Tamazunchale Pipeline Extension Project: Construction of the US$600 million extension is now expected to be completed in fourth quarter 2014 with delays attributed to archeological findings along the pipeline route. Under the terms of the Transportation Service Agreement, these delays are recognized as a force majeure with provisions allowing for collection of revenue as per the original service commencement date of March 9, 2014.

Coastal GasLink Pipeline Project: On October 24, 2014, the B.C. Environmental Assessment Office (EAO) issued the Environmental Assessment Certificate which contains 32 conditions, the majority of which reflect current best practices for natural gas pipeline construction and operation.
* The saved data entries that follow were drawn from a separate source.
This design comes from an exercise in tuning for small area on the open sky130 flow, not from production work. The RTL was checked by simulation tests, not by an equivalence proof against the original design. Power figures rest on the tool's default switching activity, not on a simulated workload.

==> inputs of build 27 <==
## Motor
module Motor(
	input clk,
	input rst,
	input KS_Circuit_out1,
	input KS_Circuit_out2,
	input btn3,
	input freq1,
	input freq,
	input indus,
	input indie,
	output PWM_out_L,
	output PWM_out_R,
	output GREEN,
	output RED,
	output BLUE,
	output IN1,
	output IN2,
	output IN3,
	output IN4,
	output servo,
	output LD1,
	output LD2,
	output LD3,
	output LD4,
	output LD5,
	output LD6,
	output LD7,
	output LD8
	);
wire ang_a;
wire [4:0] ang_j;
wire hold;
wire lock_a;
wire [4:0] lock_j;
wire turner;
wire superturner;
wire rotation;
wire indusoff;
wire tune;
CurrentSensor inst(.clk1(clk), .rst(rst), .KS_Circuit_out(KS_Circuit_out1), .KS_Circuit_outer(KS_Circuit_out2), .btn(btn3), .indusensor(indus), .indie(indie), .turner(turner), .superturner(superturner), .indusoff(indusoff), .IN_1(IN1), .IN_2(IN2), .IN_3(IN3), .IN_4(IN4), .rotation(rotation), .tune(tune));
Servo_Motor_PWM inst2(.clk3(clk), .rst(rst), .holder(hold), .tune(tune), .lock_a(lock_a), .lock_j(lock_j), .PWM_servo(servo), .ang_a(ang_a), .ang_j(ang_j));
Frequency_Counter inst3(.clk4(clk), .rst(rst), .freq(freq), .freq1(freq1), .ang_a(ang_a), .ang_j(ang_j), .rotation(rotation), .LED1(LD1), .LED2(LD2), .LED3(LD3), .LED4(LD4), .LED5(LD5), .LED6(LD6), .LED7(LD7), .LED8(LD8), .RED(RED), .BLUE(BLUE), .GREEN(GREEN), .PWMout_L(PWM_out_L), .PWMout_R(PWM_out_R), .holder(hold), .lock_a(lock_a), .lock_j(lock_j), .turner(turner), .superturner(superturner), .indusoff(indusoff));
endmodule
Settings: LEC_CHECK=0, CAP_MARGIN=20, CORE_MARGIN=2, CORE_UTILIZATION=40, SLEW_MARGIN=20; clock period 10.0 ns.
standard.sh (not shown) runs the stock make flow with config.mk's settings and CLKGATE_MAP_FILE= SYNTH_SCRIPT=/design/flow/synth_recipe.tcl, a recipe that flattens the netlist after the stock synthesis.
==> flow/flow/run.sh <==
#!/bin/bash
# The standard layout (standard.sh: standard synthesis, floorplan, place,
# CTS, route, finish) with two arguments changed: the port buffers are buf_1
# cells, and clock tree synthesis uses clkbuf_4 buffers, sink clusters of at
# most 8 flip-flops within 40 um, and no dummy loads. make's full output goes
# to make_finish.log; ORFS keeps each step's own log under orfs/logs/.
set -euo pipefail
bash standard.sh \
  "BUFFER_PORTS_ARGS=-buffer_cell sky130_fd_sc_hd__buf_1" \
  "CTS_ARGS=-sink_clustering_enable -repair_clock_nets -dont_use_dummy_load -buf_list sky130_fd_sc_hd__clkbuf_4 -sink_clustering_size 8 -sink_clustering_max_diameter 40" \
  finish > make_finish.log 2>&1
==> trial 43 (differences from build 27) <==
--- a/flow/design.v
+++ b/flow/design.v
@@ -159,17 +159,17 @@
 	output PWMout_R,
 	output reg holder,
 	output reg lock_a,
 	output reg [4:0] lock_j,
 	output reg turner,
 	output reg superturner,
 	output reg indusoff
 	);
-	reg [2:0] lvl;
+	reg tempLED1, tempLED2, tempLED3, tempLED4;
 	reg tempLED5, tempLED6, tempLED7, tempLED8;
 	reg currentvalue;
 	reg prevalue;
 	reg [15:0] count;
 	reg flag;
 	reg [2:0] count9, count10, count11, count12;
 	reg [2:0] count99, count100, count110, count120;
 	reg currentvalue1;
@@ -185,32 +185,33 @@
 	reg [1:0] wsel;
 	reg tempPWM_L;
 	reg tempPWM_R;
 	reg [15:0] counter;
 	reg flaga;
 	reg [5:0] dly_q;        
 	reg [12:0] dly_r;       
 	reg stopfreq;
+	reg stopfreq1;
 	reg [5:0] timer;
 	reg speedo;
 	reg [2:0] countRED;
 	reg [2:0] countBLUE;
 	reg [2:0] countGREEN;
 	reg tempRED;
 	reg tempBLUE;
 	reg tempGREEN;
 	reg [17:0] countLED;    
 	localparam [17:0] CL_TOP = 18'h00001, CL_0 = 18'h16385;
 	wire [17:0] countLED_dec = {countLED[16:0], countLED[17]^countLED[10]};
 	reg [8:0] spot;
-	assign LED1=lvl!=3'd0;
-	assign LED2=lvl[2] | lvl[1];
-	assign LED3=lvl[2] | (lvl[1] & lvl[0]);
-	assign LED4=lvl[2];
+	assign LED1=tempLED1;
+	assign LED2=tempLED2;
+	assign LED3=tempLED3;
+	assign LED4=tempLED4;
 	assign LED5=tempLED5;
 	assign LED6=tempLED6;
 	assign LED7=tempLED7;
 	assign LED8=tempLED8;
 	assign PWMout_L=tempPWM_L;
 	assign PWMout_R=tempPWM_R;
 	assign RED=tempRED;
 	assign GREEN=tempGREEN;
@@ -266,43 +267,25 @@
 			5'd17: begin t1=T_90000;  t0=T_88889;  end
 			default: begin t1=T_90000; t0=T_100000; end
 		endcase
 	end
 	wire twoway = (cls<=5'd2) || (cls>=5'd16 && cls<=5'd18);
 	wire hit1 = run && (timer==t1);
 	wire hit0 = run && (timer==t0);
 	wire act = tempLED5 | tempLED6 | tempLED7 | tempLED8 | flaga;
-	wire stopfreq1 = flaga;
-	wire valid = cls!=5'd31;
-	wire c9 = cls==5'd9;
-	wire oneway = valid && !twoway && !c9;
-	wire done = flaga && valid && !run;                  
-	wire go = flaga && valid && run && (oneway || hit1 || hit0);   
-	reg [1:0] go_wsel;
-	reg go_turner, go_super;
-	always @* begin
-		go_turner = 1'b1;
-		if (oneway) begin
-			go_wsel = (cls<=5'd8) ? 2'd2 : 2'd1;
-			go_super = cls<=5'd8;
-		end else case (cls)
-			5'd9:  begin go_wsel = hit1 ? 2'd1 : 2'd3; go_turner = hit1; go_super = hit1; end
-			5'd16: begin go_wsel = hit1 ? 2'd2 : 2'd1; go_super = hit1; end
-			5'd17: begin go_wsel = hit1 ? 2'd2 : 2'd1; go_super = ~hit1; end
-			5'd18: begin go_wsel = hit1 ? 2'd2 : 2'd1; go_super = 1'b0; end
-			default: begin go_wsel = hit1 ? 2'd1 : 2'd2; go_super = ~hit1; end   
-		endcase
-	end
 	always @ (posedge clk4)
 	if (rst) begin
 		wsel<=0;
 		tempPWM_L<=0;
 		tempPWM_R<=0;
-		lvl<=0;
+		tempLED1<=0;
+		tempLED2<=0;
+		tempLED3<=0;
+		tempLED4<=0;
 		tempLED5<=0;
 		tempLED6<=0;
 		tempLED7<=0;
 		tempLED8<=0;
 		currentvalue<=0;
 		prevalue<=0;
 		count<=0;
 		flag<=1;
@@ -327,16 +310,17 @@
 		count12k<=0;
 		count99k<=0;
 		count100k<=0;
 		count110k<=0;
 		count120k<=0;
 		begin dly_q<=0; dly_r<=0; end
 		counter<=0;
 		stopfreq<=0;
+		stopfreq1<=0;
 		lock_a<=0;
 		lock_j<=0;
 		speedo<=0;
 		timer<=T_0;
 		countRED<=0;
 		countBLUE<=0;
 		countGREEN<=0;
 		countLED<=CL_0;
@@ -354,53 +338,53 @@
 			currentvalue1 <= ~stopfreq1;
 		else if (!freq)
 			currentvalue1 <= 0;
 		prevalue <= currentvalue;
 		flag <= ~(prevalue & ~currentvalue);
 		if (!flag) begin
 			count <= 0;
 			if (count>16'd5559) begin
-				lvl <= 3'd0;
+				{tempLED1,tempLED2,tempLED3,tempLED4} <= 4'b0000;
 			end else if (count>16'd5552) begin
-				lvl <= 3'd1;
+				{tempLED1,tempLED2,tempLED3,tempLED4} <= 4'b1000;
 				count9<=count9+1'b1;
 			end else if (count>16'd5003) begin
-				lvl <= 3'd0;
+				{tempLED1,tempLED2,tempLED3,tempLED4} <= 4'b0000;
 			end else if (count>16'd4998) begin
-				lvl <= 3'd2;
+				{tempLED1,tempLED2,tempLED3,tempLED4} <= 4'b1100;
 				count10<=count10+1'b1;
 			end else if (count>16'd4548) begin
-				lvl <= 3'd0;
+				{tempLED1,tempLED2,tempLED3,tempLED4} <= 4'b0000;
 			end else if (count>16'd4543) begin
-				lvl <= 3'd3;
+				{tempLED1,tempLED2,tempLED3,tempLED4} <= 4'b1110;
 				count11<=count11+1'b1;
 			end else if (count>16'd4168) begin
-				lvl <= 3'd0;
+				{tempLED1,tempLED2,tempLED3,tempLED4} <= 4'b0000;
 			end else if (count>16'd3845) begin
-				lvl <= 3'd4;
+				{tempLED1,tempLED2,tempLED3,tempLED4} <= 4'b1111;
 				count12<=count12+1'b1;
 			end else begin
-				lvl <= 3'd0;
+				{tempLED1,tempLED2,tempLED3,tempLED4} <= 4'b0000;
 			end
 		end else
 			count <= count+1'b1;
-		if (count9[2]) begin    
+		if (count9==3'd4) begin
 			count99<=count99+1'b1;
 			count9<=0;
 			ref_cnt<=ref_cnt+1'b1;
-		end else if (count10[2]) begin    
+		end else if (count10==3'd4) begin
 			count100<=count100+1'b1;
 			count10<=0;
 			ref_cnt<=ref_cnt+1'b1;
-		end else if (count11[2]) begin    
+		end else if (count11==3'd4) begin
 			count110<=count110+1'b1;
 			count11<=0;
 			ref_cnt<=ref_cnt+1'b1;
-		end else if (count12[2]) begin    
+		end else if (count12==3'd4) begin
 			count120<=count120+1'b1;
 			count12<=0;
 			ref_cnt<=ref_cnt+1'b1;
 		end
 		if (ref_cnt==4'd5) begin
 			refer<=RF_TOP;
 			ref_cnt<=0;
 		end
@@ -452,116 +436,158 @@
 			tempLED8<=0;
 		end
 		prevalue1 <= currentvalue1;
 		flag1 <= ~(prevalue1 & ~currentvalue1);
 		if (!currentvalue1 && !prevalue1)
 			count1 <= 0;
 		if (!flag1) begin
 			if (count1>16'd5559) begin
-				lvl <= 3'd0;
+				{tempLED1,tempLED2,tempLED3,tempLED4} <= 4'b0000;
 				count <= 0;
 			end else if (count1>16'd5552) begin
-				lvl <= 3'd1;
+				{tempLED1,tempLED2,tempLED3,tempLED4} <= 4'b1000;
 				count1<=0;
 				count9k<=count9k+1'b1;
 			end else if (count1>16'd5003) begin
-				lvl <= 3'd0;
+				{tempLED1,tempLED2,tempLED3,tempLED4} <= 4'b0000;
 				count1<=0;
 			end else if (count1>16'd4998) begin
-				lvl <= 3'd2;
+				{tempLED1,tempLED2,tempLED3,tempLED4} <= 4'b1100;
 				count1<=0;
 				count10k<=count10k+1'b1;
 			end else if (count1>16'd4548) begin
-				lvl <= 3'd0;
+				{tempLED1,tempLED2,tempLED3,tempLED4} <= 4'b0000;
 				count1<=0;
 			end else if (count1>16'd4543) begin
-				lvl <= 3'd3;
+				{tempLED1,tempLED2,tempLED3,tempLED4} <= 4'b1110;
 				count1<=0;
 				count11k<=count11k+1'b1;
 			end else if (count1>16'd4168) begin
-				lvl <= 3'd0;
+				{tempLED1,tempLED2,tempLED3,tempLED4} <= 4'b0000;
 				count1<=0;
 			end else if (count1>16'd3845) begin
-				lvl <= 3'd4;
+				{tempLED1,tempLED2,tempLED3,tempLED4} <= 4'b1111;
 				count1<=0;
 				count12k<=count12k+1'b1;
 			end else begin
-				lvl <= 3'd0;
+				{tempLED1,tempLED2,tempLED3,tempLED4} <= 4'b0000;
 				count1<=0;
 			end
 		end else
 			count1 <= count1+1'b1;
-		if (count9k[3] && count9k[1]) begin    
+		if (count9k==4'd10) begin
 			count99k<=count99k+1'b1;
 			count9k<=0;
 			ref_cnt<=ref_cnt+1'b1;
-		end else if (count10k[3] && count10k[1]) begin    
+		end else if (count10k==4'd10) begin
 			count100k<=count100k+1'b1;
 			count10k<=0;
 			ref_cnt<=ref_cnt+1'b1;
-		end else if (count11k[3] && count11k[1]) begin    
+		end else if (count11k==4'd10) begin
 			count110k<=count110k+1'b1;
 			count11k<=0;
 			ref_cnt<=ref_cnt+1'b1;
-		end else if (count12k[3] && count12k[1]) begin    
+		end else if (count12k==4'd10) begin
 			count120k<=count120k+1'b1;
 			count12k<=0;
 			ref_cnt<=ref_cnt+1'b1;
 		end
 		if (rotation) begin
 			tempLED5<=1;
 			speedo<=1;
+			begin dly_q<=0; dly_r<=0; end
 		end
+		flaga<=act;
+		holder<=act;
+		stopfreq<=act;
+		stopfreq1<=act;
 		counter<=counter+1'b1;
 		case (wsel)
 			2'd1: begin tempPWM_L <= counter<16'd50000; tempPWM_R <= counter<16'd63000; end
 			2'd2: begin tempPWM_L <= counter<16'd63000; tempPWM_R <= counter<16'd50000; end
 			2'd3: begin tempPWM_L <= counter<16'd36000; tempPWM_R <= counter<16'd36000; end
 			default: begin tempPWM_L <= 0; tempPWM_R <= 0; end
 		endcase
-		flaga <= flaga ? ~done : act;
-		stopfreq <= flaga ? ~(done | (go & c9 & ~hit1)) : act;
-		holder <= flaga & ~(done & c9);
-		if (flaga && valid)
-			timer <= speedo ? t1 : t0;
-		if (go) begin
-			if (&{dly_r[12], dly_r[9:7], dly_r[2:0]}) begin    
-				dly_q<=dly_q+1'b1;
-				dly_r<=0;
-			end else
-				dly_r<=dly_r+1'b1;
-		end else if (done || rotation) begin
-			dly_q<=0;
-			dly_r<=0;
-		end
-		if (go) begin
-			lock_a<=ang_a;
-			lock_j<=ang_j;
-		end else if (done && !c9) begin
-			lock_a<=1;
-			lock_j<=5'd12;
-		end
-		if (go && c9 && hit1)
-			indusoff<=1;
-		else if (done && c9)
-			indusoff<=0;
-		if (!flaga) begin
+		if (flaga) begin
+			if (cls!=5'd31) begin
+				timer <= speedo ? t1 : t0;
+				if (!run) begin
+					begin dly_q<=0; dly_r<=0; end
+					flaga<=0;
+					stopfreq<=0;
+					stopfreq1<=0;
+					turner<=0;
+					superturner<=0;
+					if (cls==5'd9) begin
+						holder<=0;
+						indusoff<=0;
+					end else begin
+						holder<=1;
+						lock_a<=1;
+						lock_j<=5'd12;
+					end
+				end else if (!twoway && cls!=5'd9) begin
+					begin if (dly_r==13'd4999) begin dly_q<=dly_q+1'b1; dly_r<=0; end else begin dly_q<=dly_q; dly_r<=dly_r+1'b1; end end
+					flaga<=1;
+					holder<=1;
+					stopfreq<=1;
+					stopfreq1<=1;
+					lock_a<=ang_a;
+					lock_j<=ang_j;
+					turner<=1;
+					if (cls<=5'd8) begin
+						wsel<=2'd2;
+						superturner<=1;
+					end else begin
+						wsel<=2'd1;
+						superturner<=0;
+					end
+				end else if (hit1 || hit0) begin
+					begin if (dly_r==13'd4999) begin dly_q<=dly_q+1'b1; dly_r<=0; end else begin dly_q<=dly_q; dly_r<=dly_r+1'b1; end end
+					flaga<=1;
+					holder<=1;
+					stopfreq1<=1;
+					lock_a<=ang_a;
+					lock_j<=ang_j;
+					stopfreq<=1;
+					case (cls)
+						5'd9: if (hit1) begin
+							wsel<=2'd1; turner<=1; superturner<=1; indusoff<=1;
+						end else begin
+							wsel<=2'd3; turner<=0; superturner<=0; stopfreq<=0;
+						end
+						5'd16: if (hit1) begin
+							wsel<=2'd2; turner<=1; superturner<=1;
+						end else begin
+							wsel<=2'd1; turner<=1; superturner<=0;
+						end
+						5'd17: if (hit1) begin
+							wsel<=2'd2; turner<=1; superturner<=0;
+						end else begin
+							wsel<=2'd1; turner<=1; superturner<=1;
+						end
+						5'd18: if (hit1) begin
+							wsel<=2'd2;
+						end else begin
+							wsel<=2'd1; turner<=1; superturner<=0;
+						end
+						default: if (hit1) begin    
+							wsel<=2'd1; turner<=1; superturner<=0;
+						end else begin
+							wsel<=2'd2; turner<=1; superturner<=1;
+						end
+					endcase
+				end
+			end
+		end else begin
+			holder<=0;
 			wsel<=0;
 			turner<=0;
 			superturner<=0;
-		end else if (done) begin
-			turner<=0;
-			superturner<=0;
-		end else if (go) begin
-			wsel<=go_wsel;
-			if (!(cls==5'd18 && hit1)) begin
-				turner<=go_turner;
-				superturner<=go_super;
-			end
 		end
 		if (spot==9'd100)
 			countLED<=CL_TOP;
 		if (countLED!=CL_0) begin
 			countLED<=countLED_dec;
 			if ((countRED>countGREEN)&&(countRED>countBLUE)) begin
 				tempRED<=1;
 				tempGREEN<=0;
@@ -615,17 +641,17 @@
 		ang_j<=5'd3;
 		val<=V_0;
 		flag<=1;
 		cnt_m<=0;
 		cnt_r<=R_0;
 		r_lo<=1;
 		PWM<=0;
 	end else begin
-		if (&{cnt_m[7], cnt_m[5], cnt_m[3:2], cnt_m[0]} && cnt_r==R_406) begin    
+		if (cnt_m==8'd173 && cnt_r==R_406) begin
 			cnt_m<=0;
 			cnt_r<=R_0;
 			r_lo<=1;
 		end else if (cnt_r==R_5777) begin
 			cnt_m<=cnt_m+1'b1;
 			cnt_r<=R_0;
 			r_lo<=1;
 		end else begin
==> flow/flow/run.sh (replaced) <==
#!/bin/bash
# The standard layout (standard.sh: standard synthesis, floorplan, place,
# CTS, route, finish) with two arguments changed: the port buffers are buf_1
# cells, and clock tree synthesis uses clkbuf_8 buffers, sink clusters of at
# most 20 flip-flops within 60 um, and no dummy loads. make's full output goes
# to make_finish.log; ORFS keeps each step's own log under orfs/logs/.
set -euo pipefail
bash standard.sh \
  "BUFFER_PORTS_ARGS=-buffer_cell sky130_fd_sc_hd__buf_1" \
  "CTS_ARGS=-sink_clustering_enable -repair_clock_nets -dont_use_dummy_load -buf_list sky130_fd_sc_hd__clkbuf_8 -sink_clustering_size 20 -sink_clustering_max_diameter 60" \
  "RECOVER_POWER=100" \
  finish > make_finish.log 2>&1
==> comparison table <==
metric                                                                                trial 43                   build 27
Result of the run                                                     finished with violations             finished clean
Violated checks                                                  capacitance limit, slew limit                          -
Worst EP required                                                                     10.49 ns                   10.69 ns
Post-Route Utilization                                                                   0.426                      0.424
Synthesized-area fraction occupied by ao, oa, aoi and oai cells                          0.163                      0.151
DRC marker count from the first detailed-route iteration                                   930                        871
Launch instance of the worst min-delay path                          inst3.stopfreq$_SDFF_PP0_  inst3.prevalue$_SDFF_PP0_
Vias in the first global route                                                           14071                      12993
Clock buffer and inverter area fraction after layout                                    0.0224                     0.0238
H-tree Lvls                                                                                  1                          2
Share of cell area taken by flip-flops and latches                                       0.359                      0.373
Net total in the final layout                                                             2203                       2135
Mean instance size in the synthesized netlist                                         8.33 µm²                   8.28 µm²
Syn Nets                                                                                  2244                       2150
Routed length per instance                                                             15.6 µm                    14.7 µm
Design Area, Final                                                                   18500 µm²                  17700 µm²
Simple-gate share of the synthesized area                                                0.265                      0.267
Worst IR drop on VDD                                                                 0.0848 mV                  0.0822 mV

[port drivers added, routing unchanged]
The flow's constraints put no driver on any port. The routed layouts listed below were extracted and timed again, unchanged, in two steps.
Step 1 (the two cells are an assumption about what drives the block):
set clk [get_ports {clk}]
set_driving_cell -lib_cell sky130_fd_sc_hd__clkbuf_16 $clk
set_driving_cell -lib_cell sky130_fd_sc_hd__buf_2 [delete_from_list [all_inputs] $clk]
Step 2 times the ports against the registers' clock, not the clock port: input delays grow and output delays shrink by t, the midpoint of the rising clock arrivals with the driver on.
a / b / c = no drivers / after step 1 / after step 2; a / b = the first two.
| run | t (ns) | setup slack, ns | cell pins on the clock port's net |
|---|---|---|---|
| build 27 | 0.805 | 4.951 / 4.951 / 4.951 | 1 |
| trial 43 | 0.651 | 3.043 / 3.037 / 2.386 | 1 |
The setup slack of trial 43, which loses most, moves by -0.006 ns with the drivers and by -0.657 ns with both steps.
In first quarter 2014, we commenced the phased filing of the B.C. Oil and Gas Commission applications required for the construction and operation of the pipeline facilities. Regulatory review of those applications is progressing on schedule, with permit decisions anticipated in first quarter 2015.

We are currently progressing the engineering design work to support the regulatory applications and refine the capital cost estimates for the final investment decision, which is expected to be made by LNG Canada in early 2016.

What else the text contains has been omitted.